The word ballot comes from the Italian word for small ball, ballotta, evoking the bygone practice of using colored shells or beads to cast votes. (The dreaded black ball indicated a "No" vote in ancient Greece). Early American ballots, on the other hand, mostly came in the form of one's voice. Men simply shouted their choice in public, a process known as vica voce. Though it alleviated concerns of illiteracy, the method encouraged intimidation and fraud. One of the most common forms of manipulation involved plying voters with free booze. Even Thomas Jefferson let his campaign dispense liquor on Election Day, explaining that rum, wine, brandy and beer merely rewarded the "People" (read: white, property-owning males) for their time and patience.

Corruption also plagued paper ballots. For the better part of the 19th century they were more likely to be destroyed or manipulated than counted. In 1850's New York, party chieftain Boss Tweed used "floaters" to vote at several polling places across the city, "repeaters" to visit the same polling place more than once, and "plug-uglies" (thugs from Baltimore) to intimidate voters all over the city. The fake voters exploited the names of children, the deceased, even fictional characters. In 1869, 21-year-old Thomas Edison patented the design of a "switch-and-lever" voting machine, but he couldn't find any buyers. The status quo suited politicians just fine.

One of the first companies to sell lever-voting technology created a national ad campaign in 1959 called "Behind the Freedom Curtain." "You will register and count your own vote!" The ad proclaimed."Mechanical counters cannot get tired, cannot get cranky, cannot forget!" Evidently, the lever technology needed such aggressive commercials — fifteen states that had adopted the device since its mass production in 1892 had returned them by 1929, calling them too complicated, too expensive and too difficult to keep in working order.

In the early 1960s, University of California at Berkley professor Joseph Harris suggested applying to ballots the punch-card method used by early computers — setting the stage for the hanging chad controversy of the 2000 elections. The '60s also saw the introduction of the optical-scan ballot, which borrowed IBM technology traditionally used to score standardized tests like the SAT.
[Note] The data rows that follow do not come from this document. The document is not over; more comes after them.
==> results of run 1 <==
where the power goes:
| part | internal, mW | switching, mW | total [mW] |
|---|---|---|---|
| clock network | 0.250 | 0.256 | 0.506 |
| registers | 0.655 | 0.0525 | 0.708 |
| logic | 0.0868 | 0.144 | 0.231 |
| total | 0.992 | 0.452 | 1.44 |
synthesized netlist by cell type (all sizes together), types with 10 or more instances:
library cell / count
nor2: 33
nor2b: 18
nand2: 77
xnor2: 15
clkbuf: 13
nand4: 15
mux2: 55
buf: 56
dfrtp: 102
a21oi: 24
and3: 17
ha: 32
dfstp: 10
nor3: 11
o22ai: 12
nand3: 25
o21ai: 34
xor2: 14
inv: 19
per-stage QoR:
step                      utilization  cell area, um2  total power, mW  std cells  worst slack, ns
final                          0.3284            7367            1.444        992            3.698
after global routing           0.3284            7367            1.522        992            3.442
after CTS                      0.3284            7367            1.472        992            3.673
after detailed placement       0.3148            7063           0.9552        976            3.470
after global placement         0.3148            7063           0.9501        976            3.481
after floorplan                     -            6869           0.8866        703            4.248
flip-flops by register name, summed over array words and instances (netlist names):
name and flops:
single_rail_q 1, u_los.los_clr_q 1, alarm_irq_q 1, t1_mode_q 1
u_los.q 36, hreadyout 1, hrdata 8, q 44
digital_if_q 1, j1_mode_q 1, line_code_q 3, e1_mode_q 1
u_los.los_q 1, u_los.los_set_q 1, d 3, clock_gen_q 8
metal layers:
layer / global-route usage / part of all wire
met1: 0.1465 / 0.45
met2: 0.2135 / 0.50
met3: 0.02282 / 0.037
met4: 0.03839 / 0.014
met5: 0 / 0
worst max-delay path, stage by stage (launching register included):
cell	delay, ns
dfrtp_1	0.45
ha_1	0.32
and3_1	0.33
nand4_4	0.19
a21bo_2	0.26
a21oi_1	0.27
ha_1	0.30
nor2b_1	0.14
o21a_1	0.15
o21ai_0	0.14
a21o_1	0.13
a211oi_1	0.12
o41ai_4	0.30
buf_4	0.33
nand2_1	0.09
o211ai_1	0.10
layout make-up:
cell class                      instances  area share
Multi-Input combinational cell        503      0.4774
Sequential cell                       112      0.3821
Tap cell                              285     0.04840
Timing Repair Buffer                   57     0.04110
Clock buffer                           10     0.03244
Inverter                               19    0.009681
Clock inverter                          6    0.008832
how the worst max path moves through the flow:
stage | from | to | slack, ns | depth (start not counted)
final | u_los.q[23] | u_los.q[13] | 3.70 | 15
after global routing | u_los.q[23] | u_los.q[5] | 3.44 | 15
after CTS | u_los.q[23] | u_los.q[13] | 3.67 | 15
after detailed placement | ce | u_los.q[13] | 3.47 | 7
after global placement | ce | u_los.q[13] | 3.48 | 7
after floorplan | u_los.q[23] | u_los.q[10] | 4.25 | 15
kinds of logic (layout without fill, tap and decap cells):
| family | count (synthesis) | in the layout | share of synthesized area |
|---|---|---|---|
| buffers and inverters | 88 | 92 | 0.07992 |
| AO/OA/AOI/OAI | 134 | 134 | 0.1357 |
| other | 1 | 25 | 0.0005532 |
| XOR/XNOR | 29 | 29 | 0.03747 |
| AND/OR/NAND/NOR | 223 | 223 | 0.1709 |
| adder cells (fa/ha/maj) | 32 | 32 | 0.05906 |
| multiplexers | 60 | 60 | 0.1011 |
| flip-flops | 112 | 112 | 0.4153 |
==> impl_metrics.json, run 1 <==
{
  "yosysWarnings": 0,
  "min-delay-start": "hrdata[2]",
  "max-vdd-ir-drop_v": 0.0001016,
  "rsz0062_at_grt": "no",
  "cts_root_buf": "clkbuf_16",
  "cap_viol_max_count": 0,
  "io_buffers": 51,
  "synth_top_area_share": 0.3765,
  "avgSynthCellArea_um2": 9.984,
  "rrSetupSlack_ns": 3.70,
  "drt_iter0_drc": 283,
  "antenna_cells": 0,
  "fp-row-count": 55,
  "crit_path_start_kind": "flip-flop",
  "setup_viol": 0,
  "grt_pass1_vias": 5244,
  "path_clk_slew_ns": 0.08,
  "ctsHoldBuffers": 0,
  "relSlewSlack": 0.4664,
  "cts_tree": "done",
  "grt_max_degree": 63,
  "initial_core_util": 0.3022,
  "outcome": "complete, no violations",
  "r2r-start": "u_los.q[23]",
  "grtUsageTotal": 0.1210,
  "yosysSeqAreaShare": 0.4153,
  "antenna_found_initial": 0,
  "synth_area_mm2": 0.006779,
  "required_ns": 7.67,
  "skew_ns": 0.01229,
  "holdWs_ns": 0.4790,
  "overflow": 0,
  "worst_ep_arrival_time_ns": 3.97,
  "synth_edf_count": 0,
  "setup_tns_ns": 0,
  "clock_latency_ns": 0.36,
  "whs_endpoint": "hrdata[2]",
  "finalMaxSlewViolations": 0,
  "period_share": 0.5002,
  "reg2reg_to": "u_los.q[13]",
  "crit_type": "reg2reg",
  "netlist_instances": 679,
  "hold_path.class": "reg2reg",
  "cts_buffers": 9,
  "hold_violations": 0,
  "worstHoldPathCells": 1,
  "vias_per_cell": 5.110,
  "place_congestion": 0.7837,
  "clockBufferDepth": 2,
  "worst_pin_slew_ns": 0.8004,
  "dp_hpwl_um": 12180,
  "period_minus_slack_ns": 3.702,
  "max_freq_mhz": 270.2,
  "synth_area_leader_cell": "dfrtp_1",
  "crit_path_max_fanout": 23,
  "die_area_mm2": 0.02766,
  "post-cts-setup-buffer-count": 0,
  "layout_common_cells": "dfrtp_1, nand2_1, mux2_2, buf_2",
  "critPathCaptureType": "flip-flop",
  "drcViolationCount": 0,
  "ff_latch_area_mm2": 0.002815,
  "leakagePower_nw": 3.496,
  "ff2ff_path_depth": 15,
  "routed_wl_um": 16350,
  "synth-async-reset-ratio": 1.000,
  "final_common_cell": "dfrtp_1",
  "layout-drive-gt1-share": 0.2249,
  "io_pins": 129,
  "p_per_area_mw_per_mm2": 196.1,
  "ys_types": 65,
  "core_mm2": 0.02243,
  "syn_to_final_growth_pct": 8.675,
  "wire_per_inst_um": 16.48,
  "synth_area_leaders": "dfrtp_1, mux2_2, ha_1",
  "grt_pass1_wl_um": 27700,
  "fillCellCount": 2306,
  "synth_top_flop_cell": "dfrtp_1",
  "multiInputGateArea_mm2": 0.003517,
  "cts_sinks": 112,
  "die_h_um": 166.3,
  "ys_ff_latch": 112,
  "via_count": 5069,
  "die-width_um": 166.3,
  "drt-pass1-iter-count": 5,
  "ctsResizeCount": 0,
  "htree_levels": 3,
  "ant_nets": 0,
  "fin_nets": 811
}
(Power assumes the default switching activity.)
==> src/flash_seq_pkg.sv <==
// Purpose: constants and types of the flash programming sequencer
// Assumes: 32-bit classic Wishbone, word index = byte address / 4
// Notes: monitor registers keep their printed offsets as word indices
//
// How it works
// - boot flag 0 alternate area, 1 default
// - boot flag blank 1, loaded from low word
// - monitor bits 7..0,15 read 0; 14..9 one
// - window start monitor from low word bits
// - window end monitor from high word bits
// - 32-byte identifier only via ID read command
// - default blocks 0-15, alternate blocks 16-31
// - boot protection only with 32 KB or more code
// - outside window program/erase is refused
// - window covers code user area only
// - window enforced only in self-programming
// - reset enters data-flash access disabled mode
// - enable bit moves to combined read mode
// - code read answered within one cycle, except in code PE mode
// - 08h and entries cleared returns read
// - code entry with 82h or C2h
// - data entry with 10h or 50h
// - four modes, changed only by three registers
// - program writes 4 bytes code, 1 data
// - blank check reports no programmed data
// - config programs update boot and window
// - block erase and identifier read commands
// - window violation sets illegal command flag
package flash_seq_pkg;
   // ****************************************************
   // register word indices
   // ****************************************************
   localparam logic [29:0] IDX_DF_CTRL = 30'h0000000; // dataflash_control
   localparam logic [29:0] IDX_ENTRY = 30'h0000001; // pe_entry_register
   localparam logic [29:0] IDX_PMC = 30'h0000002; // pe_mode_control
   localparam logic [29:0] IDX_CMD = 30'h0000003; // command start
   localparam logic [29:0] IDX_ADDR = 30'h0000004; // target address
   localparam logic [29:0] IDX_WDATA = 30'h0000005; // program data
   localparam logic [29:0] IDX_CFG_LOW = 30'h0000006; // config_word_low
   localparam logic [29:0] IDX_CFG_HIGH = 30'h0000007; // config_word_high
   localparam logic [29:0] IDX_STATUS = 30'h0000008; // status
   localparam logic [29:0] IDX_UID = 30'h0000010; // identifier words 0..7
   localparam logic [29:0] IDX_BOOT_MON = 30'h07FC0B0; // startup_setting_monitor
   localparam logic [29:0] IDX_WSTART_MON = 30'h07FC0B2; // window_start_monitor
   localparam logic [29:0] IDX_WEND_MON = 30'h07FC0B4; // window_end_monitor
   // ****************************************************
   // field layout and values
   // ****************************************************
   localparam int DF_BIT = 19; // address bit that selects data flash
   localparam int BLK_LSB = 10; // block size 1 KB
   localparam int BOOT_BIT = 8; // boot select bit of low word
   localparam int CODE_KBYTES = 32; // code flash size of this variant
   localparam logic [7:0] PMC_READ = 8'h08;
   localparam logic [7:0] PMC_CODE_A = 8'h82;
   localparam logic [7:0] PMC_CODE_B = 8'hC2;
   localparam logic [7:0] PMC_DATA_A = 8'h10;
   localparam logic [7:0] PMC_DATA_B = 8'h50;
   localparam logic BLANK_BOOT = 1'b1; // blank part boots default area
   localparam logic [9:0] BLANK_WIN = 10'h3FF; // blank window bound
   localparam logic [6:0] BOOT_MON_HIGH = 7'h3F; // bits 15..9 of monitor
   localparam logic [19:0] UID_ADDR = 20'h00850; // identifier in extra area
   localparam logic [2:0] UID_LAST = 3'h7; // eight words of identifier
   localparam logic [2:0] BYTES_CODE = 3'h4;
   localparam logic [2:0] BYTES_DATA = 3'h1;
   // ****************************************************
   // commands, flash operations, modes
   // ****************************************************
   localparam logic [3:0] CMD_PROG = 4'h1;
   localparam logic [3:0] CMD_ERASE = 4'h2;
   localparam logic [3:0] CMD_BLANK = 4'h3;
   localparam logic [3:0] CMD_BOOT_PROG = 4'h4;
   localparam logic [3:0] CMD_WIN_PROG = 4'h5;
   localparam logic [3:0] CMD_UID_READ = 4'h6;
   localparam logic [2:0] OP_PROG = 3'h1;
   localparam logic [2:0] OP_ERASE = 3'h2;
   localparam logic [2:0] OP_BLANK = 3'h3;
   localparam logic [2:0] OP_XWRITE = 3'h4;
   localparam logic [2:0] OP_XREAD = 3'h5;
   typedef enum logic [1:0] {MODE_DF_OFF, MODE_READ, MODE_CODE_PE, MODE_DATA_PE} mode_t;
endpackage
The latest crop of voting innovations are not flawless either. "Direct-recording electronic" (DRE) equipment like touchscreens don't leave a verifiable paper trail. During a 2006 congressional race in Florida's 13th district, where DRE equipment is used, an astonishing 15% of voters cast their ballots for ... well, no one. According to the ballot results, some 18,000 voters hadn't registered a choice at all. That the election was determined by less than 400 votes made the lack of tangible records even more troubling. Florida Republican Governor Charlie Crist wants to scrap such machines, saying, "I get a receipt when I go to the bank or get gas, so why not for the most precious thing we have — the vote?" Though legislation was introduced last February requiring hard copies for "e-voting" results, Congress has yet to vote on the bill (known as the Voter Confidence and Increased Accessibility Act of 2007).

Three main companies dominate the voting-machine market today: Election Systems & Software (ES&S), Sequoia Voting Systems, and Premier Election Solutions (formerly Diebold Election Systems), all of which have been accused of facilitating — or participating in — fraud. Diebold renamed itself in 2007 following the resignation of its chief executive, Walden O'Dell, over a fund-raising letter sent before the 2004 election stating that he was "committed to helping Ohio deliver its electoral votes to the President."

But if corruption and invisible malware mean the destruction of voter confidence in the ballot, Internet transparency might be the solution. PBS and Youtube have partnered up to create VideoYourVote.org, a project that encourages voters to document their Election Day experiences. Of course, there's just one problem: some states haved outlawed the practice.